[Available data Boundary: Start]

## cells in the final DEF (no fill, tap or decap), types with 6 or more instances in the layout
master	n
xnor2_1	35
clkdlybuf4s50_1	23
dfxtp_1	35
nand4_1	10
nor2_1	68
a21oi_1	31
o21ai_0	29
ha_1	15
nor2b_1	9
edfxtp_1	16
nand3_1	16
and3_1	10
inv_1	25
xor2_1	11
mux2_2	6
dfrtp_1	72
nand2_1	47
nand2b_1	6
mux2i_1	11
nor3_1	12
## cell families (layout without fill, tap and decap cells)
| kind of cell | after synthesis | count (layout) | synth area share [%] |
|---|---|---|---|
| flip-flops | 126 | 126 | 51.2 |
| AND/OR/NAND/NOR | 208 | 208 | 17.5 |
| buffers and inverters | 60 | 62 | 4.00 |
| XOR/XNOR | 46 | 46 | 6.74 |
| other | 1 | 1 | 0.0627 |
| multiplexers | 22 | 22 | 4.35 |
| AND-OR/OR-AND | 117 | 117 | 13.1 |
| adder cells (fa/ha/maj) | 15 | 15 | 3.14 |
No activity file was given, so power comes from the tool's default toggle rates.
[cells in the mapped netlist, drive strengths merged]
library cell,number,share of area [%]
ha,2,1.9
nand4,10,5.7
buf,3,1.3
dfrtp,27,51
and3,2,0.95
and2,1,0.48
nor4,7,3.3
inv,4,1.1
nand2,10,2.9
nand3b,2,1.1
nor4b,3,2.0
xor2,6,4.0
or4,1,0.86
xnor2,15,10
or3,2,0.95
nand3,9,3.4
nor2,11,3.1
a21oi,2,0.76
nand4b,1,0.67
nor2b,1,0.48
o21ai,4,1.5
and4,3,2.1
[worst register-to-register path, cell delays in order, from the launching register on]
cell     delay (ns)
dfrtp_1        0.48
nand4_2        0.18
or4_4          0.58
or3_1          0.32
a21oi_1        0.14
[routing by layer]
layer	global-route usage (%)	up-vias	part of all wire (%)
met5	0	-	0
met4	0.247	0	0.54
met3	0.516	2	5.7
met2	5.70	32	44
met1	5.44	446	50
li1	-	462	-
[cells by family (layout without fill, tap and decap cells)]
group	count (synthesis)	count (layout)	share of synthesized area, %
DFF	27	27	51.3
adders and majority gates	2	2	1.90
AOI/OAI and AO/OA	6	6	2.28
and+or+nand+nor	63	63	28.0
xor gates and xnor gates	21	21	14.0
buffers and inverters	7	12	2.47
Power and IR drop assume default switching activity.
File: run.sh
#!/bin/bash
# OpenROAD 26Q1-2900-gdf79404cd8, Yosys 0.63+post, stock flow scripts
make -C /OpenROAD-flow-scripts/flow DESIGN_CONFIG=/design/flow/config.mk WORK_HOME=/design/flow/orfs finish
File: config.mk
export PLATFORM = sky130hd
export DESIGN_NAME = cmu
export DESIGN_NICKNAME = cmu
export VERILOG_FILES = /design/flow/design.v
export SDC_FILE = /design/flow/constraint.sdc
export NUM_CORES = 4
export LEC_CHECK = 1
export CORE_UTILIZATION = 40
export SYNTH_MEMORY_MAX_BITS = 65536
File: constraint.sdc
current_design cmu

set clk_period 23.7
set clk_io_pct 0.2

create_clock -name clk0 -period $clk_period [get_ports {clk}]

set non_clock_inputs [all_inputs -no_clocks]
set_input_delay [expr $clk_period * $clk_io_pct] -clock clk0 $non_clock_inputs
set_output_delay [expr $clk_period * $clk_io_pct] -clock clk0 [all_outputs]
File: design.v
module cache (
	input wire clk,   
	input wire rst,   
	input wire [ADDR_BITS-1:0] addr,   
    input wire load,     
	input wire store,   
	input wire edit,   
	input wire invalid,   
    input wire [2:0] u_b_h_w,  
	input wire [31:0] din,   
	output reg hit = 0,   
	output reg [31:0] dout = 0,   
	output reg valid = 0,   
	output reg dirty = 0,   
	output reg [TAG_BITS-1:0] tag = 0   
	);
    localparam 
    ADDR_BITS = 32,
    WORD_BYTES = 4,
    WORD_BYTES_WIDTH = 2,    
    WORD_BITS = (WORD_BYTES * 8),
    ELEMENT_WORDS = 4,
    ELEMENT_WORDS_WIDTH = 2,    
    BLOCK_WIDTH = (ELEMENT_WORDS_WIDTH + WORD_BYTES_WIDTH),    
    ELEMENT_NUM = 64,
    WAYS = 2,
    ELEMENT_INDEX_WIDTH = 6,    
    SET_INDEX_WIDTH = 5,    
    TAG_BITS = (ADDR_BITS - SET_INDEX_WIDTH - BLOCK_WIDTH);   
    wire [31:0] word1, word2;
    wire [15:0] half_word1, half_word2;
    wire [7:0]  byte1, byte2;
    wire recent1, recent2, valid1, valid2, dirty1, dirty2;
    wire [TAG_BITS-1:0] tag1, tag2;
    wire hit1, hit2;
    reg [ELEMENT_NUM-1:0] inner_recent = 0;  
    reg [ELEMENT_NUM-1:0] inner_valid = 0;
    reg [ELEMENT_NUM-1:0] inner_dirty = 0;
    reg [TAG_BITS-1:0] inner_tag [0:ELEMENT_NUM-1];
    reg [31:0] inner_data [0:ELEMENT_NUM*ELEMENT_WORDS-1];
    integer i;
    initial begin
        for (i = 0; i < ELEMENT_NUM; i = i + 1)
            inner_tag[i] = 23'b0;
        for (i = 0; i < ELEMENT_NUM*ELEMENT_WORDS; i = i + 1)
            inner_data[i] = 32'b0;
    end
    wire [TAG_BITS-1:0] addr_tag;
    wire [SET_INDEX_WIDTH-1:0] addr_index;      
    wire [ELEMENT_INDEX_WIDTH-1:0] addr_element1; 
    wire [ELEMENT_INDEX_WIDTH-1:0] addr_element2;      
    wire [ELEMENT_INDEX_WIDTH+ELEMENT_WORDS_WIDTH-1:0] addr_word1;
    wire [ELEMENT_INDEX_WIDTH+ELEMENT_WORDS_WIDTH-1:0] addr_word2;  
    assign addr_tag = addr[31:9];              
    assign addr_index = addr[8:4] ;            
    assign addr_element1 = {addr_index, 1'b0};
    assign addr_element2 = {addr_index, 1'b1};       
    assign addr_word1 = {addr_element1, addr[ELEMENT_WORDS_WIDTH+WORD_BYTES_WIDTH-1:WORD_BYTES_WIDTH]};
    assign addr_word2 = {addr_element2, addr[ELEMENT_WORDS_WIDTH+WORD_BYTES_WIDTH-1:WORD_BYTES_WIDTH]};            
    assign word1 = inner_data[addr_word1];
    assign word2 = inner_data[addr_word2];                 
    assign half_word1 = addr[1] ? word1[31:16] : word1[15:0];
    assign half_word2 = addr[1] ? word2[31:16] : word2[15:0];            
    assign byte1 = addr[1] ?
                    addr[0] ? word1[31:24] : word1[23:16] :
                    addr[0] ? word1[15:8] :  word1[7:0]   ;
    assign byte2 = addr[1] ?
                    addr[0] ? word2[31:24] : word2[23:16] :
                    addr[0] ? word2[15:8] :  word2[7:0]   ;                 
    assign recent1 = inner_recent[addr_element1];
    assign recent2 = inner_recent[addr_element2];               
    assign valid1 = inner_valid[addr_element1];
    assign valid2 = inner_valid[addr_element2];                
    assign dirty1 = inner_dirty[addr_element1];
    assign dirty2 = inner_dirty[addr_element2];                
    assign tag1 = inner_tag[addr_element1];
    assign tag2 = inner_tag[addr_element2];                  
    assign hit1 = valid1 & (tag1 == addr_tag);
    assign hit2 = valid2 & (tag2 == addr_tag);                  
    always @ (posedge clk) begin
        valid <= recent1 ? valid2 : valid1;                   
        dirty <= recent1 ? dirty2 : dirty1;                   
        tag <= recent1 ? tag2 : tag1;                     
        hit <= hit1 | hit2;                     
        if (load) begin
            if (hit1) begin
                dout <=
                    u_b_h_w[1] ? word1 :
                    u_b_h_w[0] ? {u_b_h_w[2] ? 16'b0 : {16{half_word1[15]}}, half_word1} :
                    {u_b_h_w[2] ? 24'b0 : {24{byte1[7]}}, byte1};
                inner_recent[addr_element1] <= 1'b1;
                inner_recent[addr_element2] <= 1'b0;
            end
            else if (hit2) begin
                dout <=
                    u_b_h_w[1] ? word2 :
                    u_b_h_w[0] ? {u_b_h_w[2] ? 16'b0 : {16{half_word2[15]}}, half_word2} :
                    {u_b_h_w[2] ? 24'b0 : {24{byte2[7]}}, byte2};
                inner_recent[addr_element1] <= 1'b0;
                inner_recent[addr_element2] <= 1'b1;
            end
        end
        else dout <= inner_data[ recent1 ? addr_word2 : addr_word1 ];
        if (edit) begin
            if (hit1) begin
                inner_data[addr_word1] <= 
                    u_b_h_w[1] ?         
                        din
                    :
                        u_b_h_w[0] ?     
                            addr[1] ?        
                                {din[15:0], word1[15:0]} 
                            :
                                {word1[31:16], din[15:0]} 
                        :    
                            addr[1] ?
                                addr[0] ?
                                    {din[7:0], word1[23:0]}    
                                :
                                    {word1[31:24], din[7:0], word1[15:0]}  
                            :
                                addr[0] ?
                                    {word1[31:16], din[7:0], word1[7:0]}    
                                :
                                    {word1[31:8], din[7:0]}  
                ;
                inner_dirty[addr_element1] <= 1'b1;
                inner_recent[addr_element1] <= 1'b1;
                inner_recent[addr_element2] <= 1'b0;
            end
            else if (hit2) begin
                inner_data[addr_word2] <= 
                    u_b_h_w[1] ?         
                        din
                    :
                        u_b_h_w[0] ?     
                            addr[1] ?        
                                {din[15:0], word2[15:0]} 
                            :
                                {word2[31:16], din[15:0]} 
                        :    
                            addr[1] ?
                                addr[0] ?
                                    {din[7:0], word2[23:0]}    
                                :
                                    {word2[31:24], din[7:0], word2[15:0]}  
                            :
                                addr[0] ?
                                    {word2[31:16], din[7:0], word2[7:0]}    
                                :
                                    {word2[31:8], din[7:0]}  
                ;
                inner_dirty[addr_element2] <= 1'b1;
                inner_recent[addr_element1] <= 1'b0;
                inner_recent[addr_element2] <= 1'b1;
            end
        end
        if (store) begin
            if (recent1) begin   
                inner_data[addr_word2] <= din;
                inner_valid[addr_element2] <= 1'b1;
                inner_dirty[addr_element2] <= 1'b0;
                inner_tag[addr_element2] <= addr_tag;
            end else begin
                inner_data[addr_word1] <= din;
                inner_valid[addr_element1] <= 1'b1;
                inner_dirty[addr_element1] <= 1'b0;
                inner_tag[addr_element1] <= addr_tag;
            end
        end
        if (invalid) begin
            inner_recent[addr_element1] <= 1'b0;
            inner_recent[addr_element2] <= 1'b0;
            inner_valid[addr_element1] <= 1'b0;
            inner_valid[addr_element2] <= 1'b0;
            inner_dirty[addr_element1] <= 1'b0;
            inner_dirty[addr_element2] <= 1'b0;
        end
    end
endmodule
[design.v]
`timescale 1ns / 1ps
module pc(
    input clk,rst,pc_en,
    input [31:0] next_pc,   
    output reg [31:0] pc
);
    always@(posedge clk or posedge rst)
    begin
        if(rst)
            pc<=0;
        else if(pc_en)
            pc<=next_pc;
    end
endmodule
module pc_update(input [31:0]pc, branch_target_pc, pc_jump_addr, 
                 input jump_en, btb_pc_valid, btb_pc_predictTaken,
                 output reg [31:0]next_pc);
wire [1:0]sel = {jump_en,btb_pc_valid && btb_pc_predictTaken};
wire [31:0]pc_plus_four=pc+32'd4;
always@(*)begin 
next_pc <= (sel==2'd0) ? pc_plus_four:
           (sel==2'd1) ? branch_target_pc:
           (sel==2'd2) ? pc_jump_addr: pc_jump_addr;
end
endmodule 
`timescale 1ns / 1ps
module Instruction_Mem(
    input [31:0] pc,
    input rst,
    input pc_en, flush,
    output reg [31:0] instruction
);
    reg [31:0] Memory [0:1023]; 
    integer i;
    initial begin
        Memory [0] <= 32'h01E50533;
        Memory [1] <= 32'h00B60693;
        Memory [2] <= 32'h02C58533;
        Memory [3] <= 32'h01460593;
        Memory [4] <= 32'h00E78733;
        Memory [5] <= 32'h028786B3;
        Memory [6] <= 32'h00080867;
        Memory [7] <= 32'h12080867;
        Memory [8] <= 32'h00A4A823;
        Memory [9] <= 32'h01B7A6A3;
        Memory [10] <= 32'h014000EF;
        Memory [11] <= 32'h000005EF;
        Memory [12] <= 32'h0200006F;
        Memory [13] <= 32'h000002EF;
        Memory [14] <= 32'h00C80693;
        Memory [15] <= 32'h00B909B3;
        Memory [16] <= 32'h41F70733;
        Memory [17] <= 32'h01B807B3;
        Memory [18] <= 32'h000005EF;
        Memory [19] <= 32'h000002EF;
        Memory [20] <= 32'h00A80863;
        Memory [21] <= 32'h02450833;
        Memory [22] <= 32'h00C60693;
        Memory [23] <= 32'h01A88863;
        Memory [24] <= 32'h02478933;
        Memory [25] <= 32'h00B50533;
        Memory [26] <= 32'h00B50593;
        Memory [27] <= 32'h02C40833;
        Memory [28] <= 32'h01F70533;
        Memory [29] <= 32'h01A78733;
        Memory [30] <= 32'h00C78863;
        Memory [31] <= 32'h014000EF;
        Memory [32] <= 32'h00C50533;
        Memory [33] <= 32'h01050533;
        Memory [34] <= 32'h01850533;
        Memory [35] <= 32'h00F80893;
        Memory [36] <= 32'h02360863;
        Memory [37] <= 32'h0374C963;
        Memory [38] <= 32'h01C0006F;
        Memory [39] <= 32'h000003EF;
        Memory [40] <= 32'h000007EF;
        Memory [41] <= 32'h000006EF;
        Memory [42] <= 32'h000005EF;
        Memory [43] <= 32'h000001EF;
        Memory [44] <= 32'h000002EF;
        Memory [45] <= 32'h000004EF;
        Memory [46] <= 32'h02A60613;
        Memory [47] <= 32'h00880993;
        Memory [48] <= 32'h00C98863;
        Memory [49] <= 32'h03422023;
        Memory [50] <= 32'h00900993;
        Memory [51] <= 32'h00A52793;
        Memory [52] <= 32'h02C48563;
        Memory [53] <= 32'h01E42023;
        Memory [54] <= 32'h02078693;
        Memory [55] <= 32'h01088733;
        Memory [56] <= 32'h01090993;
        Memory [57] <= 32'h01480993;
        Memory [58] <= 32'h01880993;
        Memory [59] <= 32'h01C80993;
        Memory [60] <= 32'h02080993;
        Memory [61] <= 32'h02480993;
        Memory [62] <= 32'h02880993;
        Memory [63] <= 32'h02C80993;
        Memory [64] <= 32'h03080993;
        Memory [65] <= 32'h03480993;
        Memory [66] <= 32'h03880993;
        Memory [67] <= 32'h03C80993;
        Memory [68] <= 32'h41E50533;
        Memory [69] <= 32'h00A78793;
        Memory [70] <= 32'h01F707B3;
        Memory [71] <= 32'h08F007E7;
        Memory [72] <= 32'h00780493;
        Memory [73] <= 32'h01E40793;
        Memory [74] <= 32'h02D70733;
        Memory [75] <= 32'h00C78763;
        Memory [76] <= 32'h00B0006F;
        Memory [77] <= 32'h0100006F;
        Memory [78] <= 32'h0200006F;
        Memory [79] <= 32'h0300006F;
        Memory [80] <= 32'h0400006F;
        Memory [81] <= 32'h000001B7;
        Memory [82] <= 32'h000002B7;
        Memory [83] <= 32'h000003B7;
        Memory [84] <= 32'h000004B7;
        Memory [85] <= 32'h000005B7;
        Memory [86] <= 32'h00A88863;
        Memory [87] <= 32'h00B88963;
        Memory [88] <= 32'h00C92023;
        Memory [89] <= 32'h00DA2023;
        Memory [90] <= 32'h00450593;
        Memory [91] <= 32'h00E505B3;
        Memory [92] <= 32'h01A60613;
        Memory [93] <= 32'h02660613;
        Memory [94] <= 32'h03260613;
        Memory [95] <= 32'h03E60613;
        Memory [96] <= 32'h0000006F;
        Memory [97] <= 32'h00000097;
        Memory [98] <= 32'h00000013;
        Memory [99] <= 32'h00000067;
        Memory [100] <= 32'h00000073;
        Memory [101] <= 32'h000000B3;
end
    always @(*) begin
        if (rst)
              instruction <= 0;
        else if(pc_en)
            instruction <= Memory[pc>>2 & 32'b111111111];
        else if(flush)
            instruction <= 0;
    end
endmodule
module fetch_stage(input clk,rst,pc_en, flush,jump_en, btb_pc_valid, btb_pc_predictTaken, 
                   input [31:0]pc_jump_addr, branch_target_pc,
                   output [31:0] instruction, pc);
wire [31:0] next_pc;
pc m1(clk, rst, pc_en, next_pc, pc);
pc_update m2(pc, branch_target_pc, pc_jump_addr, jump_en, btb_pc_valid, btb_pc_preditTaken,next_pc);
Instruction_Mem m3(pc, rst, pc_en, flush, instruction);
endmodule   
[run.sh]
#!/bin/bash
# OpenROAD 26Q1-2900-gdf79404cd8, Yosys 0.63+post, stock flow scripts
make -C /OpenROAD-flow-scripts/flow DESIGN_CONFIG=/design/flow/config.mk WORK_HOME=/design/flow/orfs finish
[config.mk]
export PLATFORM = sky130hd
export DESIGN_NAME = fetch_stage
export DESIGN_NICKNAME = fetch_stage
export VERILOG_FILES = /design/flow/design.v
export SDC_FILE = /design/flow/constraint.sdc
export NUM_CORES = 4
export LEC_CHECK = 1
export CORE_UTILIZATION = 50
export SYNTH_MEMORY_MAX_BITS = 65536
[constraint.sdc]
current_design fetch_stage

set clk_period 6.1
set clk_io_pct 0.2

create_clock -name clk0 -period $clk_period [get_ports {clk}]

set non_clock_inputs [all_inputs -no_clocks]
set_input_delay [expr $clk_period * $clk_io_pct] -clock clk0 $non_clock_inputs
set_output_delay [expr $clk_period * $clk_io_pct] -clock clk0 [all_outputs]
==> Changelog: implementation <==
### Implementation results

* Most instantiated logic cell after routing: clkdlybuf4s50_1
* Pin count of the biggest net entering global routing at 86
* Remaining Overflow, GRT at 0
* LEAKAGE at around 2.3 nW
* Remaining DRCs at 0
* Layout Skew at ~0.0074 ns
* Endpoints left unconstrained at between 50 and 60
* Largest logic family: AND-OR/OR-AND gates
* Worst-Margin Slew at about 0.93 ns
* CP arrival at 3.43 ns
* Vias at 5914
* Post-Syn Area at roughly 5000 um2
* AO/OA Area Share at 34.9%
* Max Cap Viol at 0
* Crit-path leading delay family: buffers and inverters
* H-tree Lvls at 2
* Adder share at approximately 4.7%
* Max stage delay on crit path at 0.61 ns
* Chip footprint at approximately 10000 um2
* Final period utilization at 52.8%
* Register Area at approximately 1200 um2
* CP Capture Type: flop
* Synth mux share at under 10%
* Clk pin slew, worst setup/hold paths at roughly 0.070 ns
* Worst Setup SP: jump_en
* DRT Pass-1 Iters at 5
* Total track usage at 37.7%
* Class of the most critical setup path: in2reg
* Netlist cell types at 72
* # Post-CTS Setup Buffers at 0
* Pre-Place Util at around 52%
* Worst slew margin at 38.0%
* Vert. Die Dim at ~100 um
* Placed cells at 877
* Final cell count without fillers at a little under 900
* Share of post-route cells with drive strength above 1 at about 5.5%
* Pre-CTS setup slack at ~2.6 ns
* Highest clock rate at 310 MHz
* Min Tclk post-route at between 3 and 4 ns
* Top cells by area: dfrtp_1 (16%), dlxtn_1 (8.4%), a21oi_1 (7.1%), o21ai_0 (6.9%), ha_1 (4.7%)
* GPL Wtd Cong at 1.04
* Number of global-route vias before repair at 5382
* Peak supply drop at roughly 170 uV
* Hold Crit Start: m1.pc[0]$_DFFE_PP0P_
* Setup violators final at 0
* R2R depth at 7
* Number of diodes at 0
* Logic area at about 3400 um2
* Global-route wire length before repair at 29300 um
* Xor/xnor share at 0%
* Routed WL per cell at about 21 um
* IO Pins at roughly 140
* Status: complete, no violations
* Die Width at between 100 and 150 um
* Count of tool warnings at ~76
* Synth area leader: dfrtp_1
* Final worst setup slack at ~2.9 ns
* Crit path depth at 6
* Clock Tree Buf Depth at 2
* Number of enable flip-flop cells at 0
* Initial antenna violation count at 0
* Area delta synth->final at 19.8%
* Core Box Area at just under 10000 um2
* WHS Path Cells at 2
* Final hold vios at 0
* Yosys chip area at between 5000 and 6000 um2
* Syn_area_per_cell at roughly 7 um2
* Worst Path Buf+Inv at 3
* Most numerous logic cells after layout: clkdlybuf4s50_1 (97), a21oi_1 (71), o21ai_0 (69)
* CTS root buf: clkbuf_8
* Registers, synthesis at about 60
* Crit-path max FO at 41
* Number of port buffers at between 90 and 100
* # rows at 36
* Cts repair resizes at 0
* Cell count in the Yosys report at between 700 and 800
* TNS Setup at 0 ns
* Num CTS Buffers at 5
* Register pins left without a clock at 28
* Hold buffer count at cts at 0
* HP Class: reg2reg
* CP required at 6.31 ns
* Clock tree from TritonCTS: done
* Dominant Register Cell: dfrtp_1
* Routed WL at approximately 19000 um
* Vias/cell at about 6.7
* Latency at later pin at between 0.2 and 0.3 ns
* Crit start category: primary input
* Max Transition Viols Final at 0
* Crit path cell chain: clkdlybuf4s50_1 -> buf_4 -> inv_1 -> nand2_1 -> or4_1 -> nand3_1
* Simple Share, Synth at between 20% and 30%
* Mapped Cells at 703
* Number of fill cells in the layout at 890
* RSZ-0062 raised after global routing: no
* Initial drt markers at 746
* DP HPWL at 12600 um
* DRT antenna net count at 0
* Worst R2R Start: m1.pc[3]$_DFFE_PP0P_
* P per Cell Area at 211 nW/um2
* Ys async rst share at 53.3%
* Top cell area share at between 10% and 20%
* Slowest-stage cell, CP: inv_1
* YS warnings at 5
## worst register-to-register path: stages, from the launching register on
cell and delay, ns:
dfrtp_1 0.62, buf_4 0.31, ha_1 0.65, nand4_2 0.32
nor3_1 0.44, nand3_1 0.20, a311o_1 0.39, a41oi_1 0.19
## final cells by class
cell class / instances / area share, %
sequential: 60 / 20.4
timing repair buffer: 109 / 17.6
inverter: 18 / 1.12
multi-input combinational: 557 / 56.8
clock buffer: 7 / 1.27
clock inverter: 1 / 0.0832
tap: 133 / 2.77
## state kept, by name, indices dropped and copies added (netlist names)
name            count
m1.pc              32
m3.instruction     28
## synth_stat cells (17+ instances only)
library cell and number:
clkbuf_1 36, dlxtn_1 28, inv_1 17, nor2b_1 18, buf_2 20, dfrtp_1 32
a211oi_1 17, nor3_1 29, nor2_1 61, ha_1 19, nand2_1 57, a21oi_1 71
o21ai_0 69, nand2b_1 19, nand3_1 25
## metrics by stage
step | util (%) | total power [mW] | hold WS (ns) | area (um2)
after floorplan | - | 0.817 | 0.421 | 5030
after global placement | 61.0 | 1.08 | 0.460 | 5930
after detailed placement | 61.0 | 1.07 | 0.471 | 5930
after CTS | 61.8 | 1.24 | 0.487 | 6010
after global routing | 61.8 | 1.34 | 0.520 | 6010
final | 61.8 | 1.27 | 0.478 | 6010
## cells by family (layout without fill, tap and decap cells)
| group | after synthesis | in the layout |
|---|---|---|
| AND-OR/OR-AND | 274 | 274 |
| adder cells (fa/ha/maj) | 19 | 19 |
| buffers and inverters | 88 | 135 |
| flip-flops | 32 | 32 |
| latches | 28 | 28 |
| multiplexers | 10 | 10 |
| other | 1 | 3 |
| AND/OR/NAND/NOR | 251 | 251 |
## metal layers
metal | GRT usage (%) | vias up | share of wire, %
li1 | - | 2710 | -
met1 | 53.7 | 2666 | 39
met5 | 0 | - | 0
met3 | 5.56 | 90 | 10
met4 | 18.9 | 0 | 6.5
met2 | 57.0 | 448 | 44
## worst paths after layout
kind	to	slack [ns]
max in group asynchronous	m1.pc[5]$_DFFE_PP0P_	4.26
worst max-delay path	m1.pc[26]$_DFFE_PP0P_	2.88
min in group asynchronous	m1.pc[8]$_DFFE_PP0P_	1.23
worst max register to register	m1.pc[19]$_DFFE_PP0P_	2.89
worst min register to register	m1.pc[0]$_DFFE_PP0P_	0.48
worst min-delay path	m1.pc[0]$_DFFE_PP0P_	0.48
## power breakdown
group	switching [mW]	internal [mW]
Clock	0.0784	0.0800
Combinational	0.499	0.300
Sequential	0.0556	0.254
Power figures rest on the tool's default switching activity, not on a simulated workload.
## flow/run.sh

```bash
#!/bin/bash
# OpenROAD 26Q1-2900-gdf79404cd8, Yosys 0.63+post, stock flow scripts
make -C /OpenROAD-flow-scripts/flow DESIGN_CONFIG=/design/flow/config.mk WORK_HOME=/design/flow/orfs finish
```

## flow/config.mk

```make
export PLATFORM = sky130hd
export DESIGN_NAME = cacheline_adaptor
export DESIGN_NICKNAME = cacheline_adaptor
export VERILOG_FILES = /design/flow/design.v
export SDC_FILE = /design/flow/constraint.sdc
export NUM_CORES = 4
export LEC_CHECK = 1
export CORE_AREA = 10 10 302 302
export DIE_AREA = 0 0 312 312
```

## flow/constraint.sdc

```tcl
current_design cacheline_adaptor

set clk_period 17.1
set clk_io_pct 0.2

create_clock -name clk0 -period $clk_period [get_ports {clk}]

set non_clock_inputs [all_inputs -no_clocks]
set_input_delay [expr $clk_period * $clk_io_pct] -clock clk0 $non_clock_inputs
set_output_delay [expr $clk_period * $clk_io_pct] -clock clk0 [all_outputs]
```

[Available data Boundary: End]

# Task goal
Each line above that contains the string "about" counts once; give the number of such lines and nothing more.

# Exercise solution
6